### TASK TO CARRY OUT
Show, from the entries below, every line in which "assign" appears.

(Beginning of DATASET)

**config.mk**
```make
export PLATFORM = sky130hd
export DESIGN_NAME = l1_port_arbiter
export DESIGN_NICKNAME = d
export VERILOG_FILES = /design/src/rtl/l1_arb_pkg.sv /design/src/rtl/l1_port_arbiter_rr_arb2.sv /design/src/rtl/l1_port_arbiter.sv
export SDC_FILE = /design/constraint.sdc
export NUM_CORES = 1
export LEC_CHECK = 0
export ABC_AREA = 1
export CAP_MARGIN = 20
export CORE_ASPECT_RATIO = 1.1
export CORE_MARGIN = 8
export CORE_UTILIZATION = 42
export DETAILED_ROUTE_END_ITERATION = 7
export PLACE_DENSITY = 0.81
export SLEW_MARGIN = 20
export SYNTH_ARGS = -nofsm -noshare
export SYNTH_HDL_FRONTEND = slang
export SYNTH_SLANG_ARGS = --single-unit
```
**constraint.sdc**
```tcl
create_clock -name clk -period 4 [get_ports clk]
set_input_delay 1.2 -clock clk [delete_from_list [all_inputs] [get_ports clk]]
set_output_delay 1.2 -clock clk [all_outputs]
set_load 0.01 [all_outputs]
```
**src/rtl/l1_arb_pkg.sv**
```systemverilog
// l1_arb_pkg: shared types and sizing helpers for the L1 port arbiter.
// Revision: 1.0
`default_nettype none

package l1_arb_pkg;

    typedef enum logic [1:0] {
        IDLE  = 2'd0,
        ISSUE = 2'd1,
        WAIT  = 2'd2,
        RESP  = 2'd3
    } state_t;

    typedef logic owner_t;

    localparam int ADDR_W_DEF = 16;
    localparam int DATA_W_DEF = 16;

    // Counter only has to reach TIMEOUT_CYCLES-1, so clog2 of the limit suffices.
    function automatic int timeout_cnt_w(input int cycles);
        return (cycles < 2) ? 1 : $clog2(cycles);
    endfunction

endpackage

`default_nettype wire

```
**src/rtl/l1_port_arbiter_rr_arb2.sv**
```systemverilog
// rr_arb2: combinational two-way round-robin pick; the port that was not last served wins a tie.
// Revision: 1.0
`default_nettype none

module rr_arb2
    import l1_arb_pkg::*;
(
    input  logic       req0,
    input  logic       req1,
    input  owner_t     last_owner,
    output logic [1:0] gnt
);

    assign gnt[0] = req0 && (!req1 || (last_owner == 1'b1));
    assign gnt[1] = req1 && (!req0 || (last_owner == 1'b0));

endmodule

`default_nettype wire

```
**src/rtl/l1_port_arbiter.sv**
```systemverilog
// l1_port_arbiter: shares one L1 cache port between fetch (port 0) and load/store (port 1).
// Revision: 1.0
`default_nettype none

module l1_port_arbiter
    import l1_arb_pkg::*;
#(
    parameter int ADDR_W         = ADDR_W_DEF,
    parameter int DATA_W         = DATA_W_DEF,
    parameter int TIMEOUT_CYCLES = 255
) (
    input  logic              clk,
    input  logic              rst,

    input  logic              r0_req,
    input  logic              r0_we,
    input  logic [ADDR_W-1:0] r0_addr,
    input  logic [DATA_W-1:0] r0_wdata,
    output logic              r0_gnt,
    output logic              r0_rvalid,
    output logic [DATA_W-1:0] r0_rdata,
    output logic              r0_err,

    input  logic              r1_req,
    input  logic              r1_we,
    input  logic [ADDR_W-1:0] r1_addr,
    input  logic [DATA_W-1:0] r1_wdata,
    output logic              r1_gnt,
    output logic              r1_rvalid,
    output logic [DATA_W-1:0] r1_rdata,
    output logic              r1_err,

    output logic              c_req,
    output logic              c_we,
    output logic [ADDR_W-1:0] c_addr,
    output logic [DATA_W-1:0] c_wdata,
    input  logic              c_ready,
    input  logic              c_rvalid,
    input  logic [DATA_W-1:0] c_rdata
);

    localparam int              CNT_W    = timeout_cnt_w(TIMEOUT_CYCLES);
    localparam logic [CNT_W-1:0] CNT_LAST = CNT_W'(TIMEOUT_CYCLES - 1);

    state_t           state;
    owner_t           owner;
    owner_t           last_owner;
    logic [CNT_W-1:0] tmo_cnt;

    logic [1:0] pick;
    logic       idle;
    logic       busy;
    logic       complete;
    logic       expire;
    logic       finish;

    // Grants are only offered in IDLE and never while reset is held.
    assign idle = (state == IDLE) && !rst;

    rr_arb2 u_rr (
        .req0       (r0_req && idle),
        .req1       (r1_req && idle),
        .last_owner (last_owner),
        .gnt        (pick)
    );

    assign r0_gnt = pick[0];
    assign r1_gnt = pick[1];

    assign busy     = (state == ISSUE) || (state == WAIT);
    assign complete = ((state == ISSUE) && c_ready && c_rvalid) ||
                      ((state == WAIT) && c_rvalid);
    // A completion arriving on the last allowed cycle still wins over the timeout.
    assign expire   = busy && !complete && (tmo_cnt == CNT_LAST);
    assign finish   = complete || expire;

    always_ff @(posedge clk or posedge rst) begin
        if (rst) begin
            state      <= IDLE;
            owner      <= 1'b0;
            last_owner <= 1'b1;
            tmo_cnt    <= '0;
            c_req      <= 1'b0;
            c_we       <= 1'b0;
            c_addr     <= '0;
            c_wdata    <= '0;
            r0_rvalid  <= 1'b0;
            r0_rdata   <= '0;
            r0_err     <= 1'b0;
            r1_rvalid  <= 1'b0;
            r1_rdata   <= '0;
            r1_err     <= 1'b0;
        end else begin
            r0_rvalid <= 1'b0;
            r0_rdata  <= '0;
            r0_err    <= 1'b0;
            r1_rvalid <= 1'b0;
            r1_rdata  <= '0;
            r1_err    <= 1'b0;

            if (busy) begin
                tmo_cnt <= tmo_cnt + CNT_W'(1);
            end

            case (state)
                IDLE: begin
                    if (pick != 2'b00) begin
                        owner      <= pick[1];
                        last_owner <= pick[1];
                        c_req      <= 1'b1;
                        c_we       <= pick[1] ? r1_we    : r0_we;
                        c_addr     <= pick[1] ? r1_addr  : r0_addr;
                        c_wdata    <= pick[1] ? r1_wdata : r0_wdata;
                        tmo_cnt    <= '0;
                        state      <= ISSUE;
                    end
                end
                ISSUE: begin
                    if (finish || c_ready) begin
                        c_req   <= 1'b0;
                        c_we    <= 1'b0;
                        c_addr  <= '0;
                        c_wdata <= '0;
                        state   <= finish ? RESP : WAIT;
                    end
                end
                WAIT: begin
                    if (finish) begin
                        state <= RESP;
                    end
                end
                RESP: begin
                    state <= IDLE;
                end
                default: begin
                    state <= IDLE;
                end
            endcase

            if (finish) begin
                if (owner == 1'b1) begin
                    r1_rvalid <= 1'b1;
                    r1_rdata  <= complete ? c_rdata : '0;
                    r1_err    <= !complete;
                end else begin
                    r0_rvalid <= 1'b1;
                    r0_rdata  <= complete ? c_rdata : '0;
                    r0_err    <= !complete;
                end
            end
        end
    end

endmodule

`default_nettype wire

```
### Yosys cells after proc, flatten, opt, wreduce, memory -nomap -nowiden

Cells that the tools add are included.

* register bits: 82
* input bits: 88
* output and inout bits: 72
* word-level logic and storage cells: 83

* add/subtract/negate cells: 1
* eq/ne operators: 7
* multiplexer cells: 34
* bitwise operators: 1
* reductions and logical operators: 26

Operator list (count)
* 2-to-1 mux 16 bit: 10
* one-hot mux 16 bit (2 select lines): 2
* 2-to-1 mux 8 bit: 3
* 2-to-1 mux 1 bit: 13
* logical AND 1 bit: 10
* adder 8 x 1 -> 8 bit, second input constant: 1
* equality test 8 bit, second input constant: 1
* one-hot mux 2 bit (4 select lines): 1
* logical OR 1 bit: 6
* 2-to-1 mux 2 bit: 3
* AND reduction 3 bit: 2
* equality test 2 bit, second input constant: 2
* logical NOT 1 bit: 4
* != test 2 x 1 -> 1 bit, second input constant: 2
* one-hot mux 1 bit (2 select lines): 2
* nonzero test 2 bit: 2
* equality test 2 x 1 -> 1 bit, second input constant: 1
* logical NOT 2 bit: 1
* != test 2 bit, second input constant: 1
* AND reduction 2 bit: 1
* inverter 1 bit: 1

### Logic depth before layout (Yosys ltp)

Gate-level depths: netlist (run 1).

* depth in word-level cells: 11
* gate-level depth with buffers: 11
* depth with buffers taken out: 10

### By module

Synthesis (run 1) repeated with hierarchy kept, for this count alone.

* cells, all modules: 370
* area, all modules: 3623.5 sq um

By module, submodules not included
* l1_port_arbiter: instances 1, cells an instance 366, area an instance 3595.9 sq um, sequential area each 2053.2 sq um
* rr_arb2: instances 1, cells an instance 4, area an instance 27.5 sq um, sequential area each 0.0 sq um

### Worst setup path after synthesis (run 1)

OpenSTA, ideal clock, no wires.

* kind: input -> output
* start: in rst
* end: out r1_gnt
* arrival: 1.747 ns
* required time: 2.800 ns
* path slack: 1.053 ns
* cell stages on the path: 4
* path buffers: 1
* cells stage by stage: nor2_4 > nand3_2 > inv_2 > buf_4

* longest elaborated chain between the ends: 6
* elaborated cells between the ends (all ways): 7
* those cells by class: reduce/logical: 7

Ends and longest elaborated chain
* from (decl): line l1_port_arbiter.sv:13 `input logic rst,`
* logical NOT 1 bit (no source line) (*)
* logical AND 1 bit (*): line l1_port_arbiter.sv:58 `assign idle = (state == IDLE) && !rst;`
* logical AND 1 bit: line l1_port_arbiter.sv:61 `.req0 (r0_req && idle),`
* logical NOT 1 bit: line l1_port_arbiter_rr_arb2.sv:15 `assign gnt[1] = req1 && (!req0 || (last_owner == 1'b0));`
* logical OR 1 bit: line l1_port_arbiter_rr_arb2.sv:15
* logical AND 1 bit (*): line l1_port_arbiter_rr_arb2.sv:15
* to (decl): line l1_port_arbiter.sv:28 `output logic r1_gnt,`

Mark *: on every way between the ends. The rest lies on a longest branch, timed or not.

### Worst setup path in the final report (run 1)

* start: in rst
* end: out r0_gnt

* longest elaborated chain between the ends: 6
* elaborated cells between the ends (all ways): 7
* those cells by class: reduce/logical: 7

Ends and longest elaborated chain
* logical NOT 1 bit (no source line) (*)
* logical AND 1 bit (*): line l1_port_arbiter.sv:58
* logical AND 1 bit: line l1_port_arbiter.sv:62 `.req1 (r1_req && idle),`
* logical NOT 1 bit: line l1_port_arbiter_rr_arb2.sv:14 `assign gnt[0] = req0 && (!req1 || (last_owner == 1'b1));`
* logical OR 1 bit: line l1_port_arbiter_rr_arb2.sv:14
* logical AND 1 bit (*): line l1_port_arbiter_rr_arb2.sv:14
* to (decl): line l1_port_arbiter.sv:19 `output logic r0_gnt,`

Marks and branches as above.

(End of DATASET)

### WRITTEN RESPONSE
    assign gnt[0] = req0 && (!req1 || (last_owner == 1'b1));
    assign gnt[1] = req1 && (!req0 || (last_owner == 1'b0));
    assign idle = (state == IDLE) && !rst;
    assign r0_gnt = pick[0];
    assign r1_gnt = pick[1];
    assign busy     = (state == ISSUE) || (state == WAIT);
    assign complete = ((state == ISSUE) && c_ready && c_rvalid) ||
    assign expire   = busy && !complete && (tmo_cnt == CNT_LAST);
    assign finish   = complete || expire;
* logical AND 1 bit (*): line l1_port_arbiter.sv:58 `assign idle = (state == IDLE) && !rst;`
* logical NOT 1 bit: line l1_port_arbiter_rr_arb2.sv:15 `assign gnt[1] = req1 && (!req0 || (last_owner == 1'b0));`
* logical NOT 1 bit: line l1_port_arbiter_rr_arb2.sv:14 `assign gnt[0] = req0 && (!req1 || (last_owner == 1'b1));`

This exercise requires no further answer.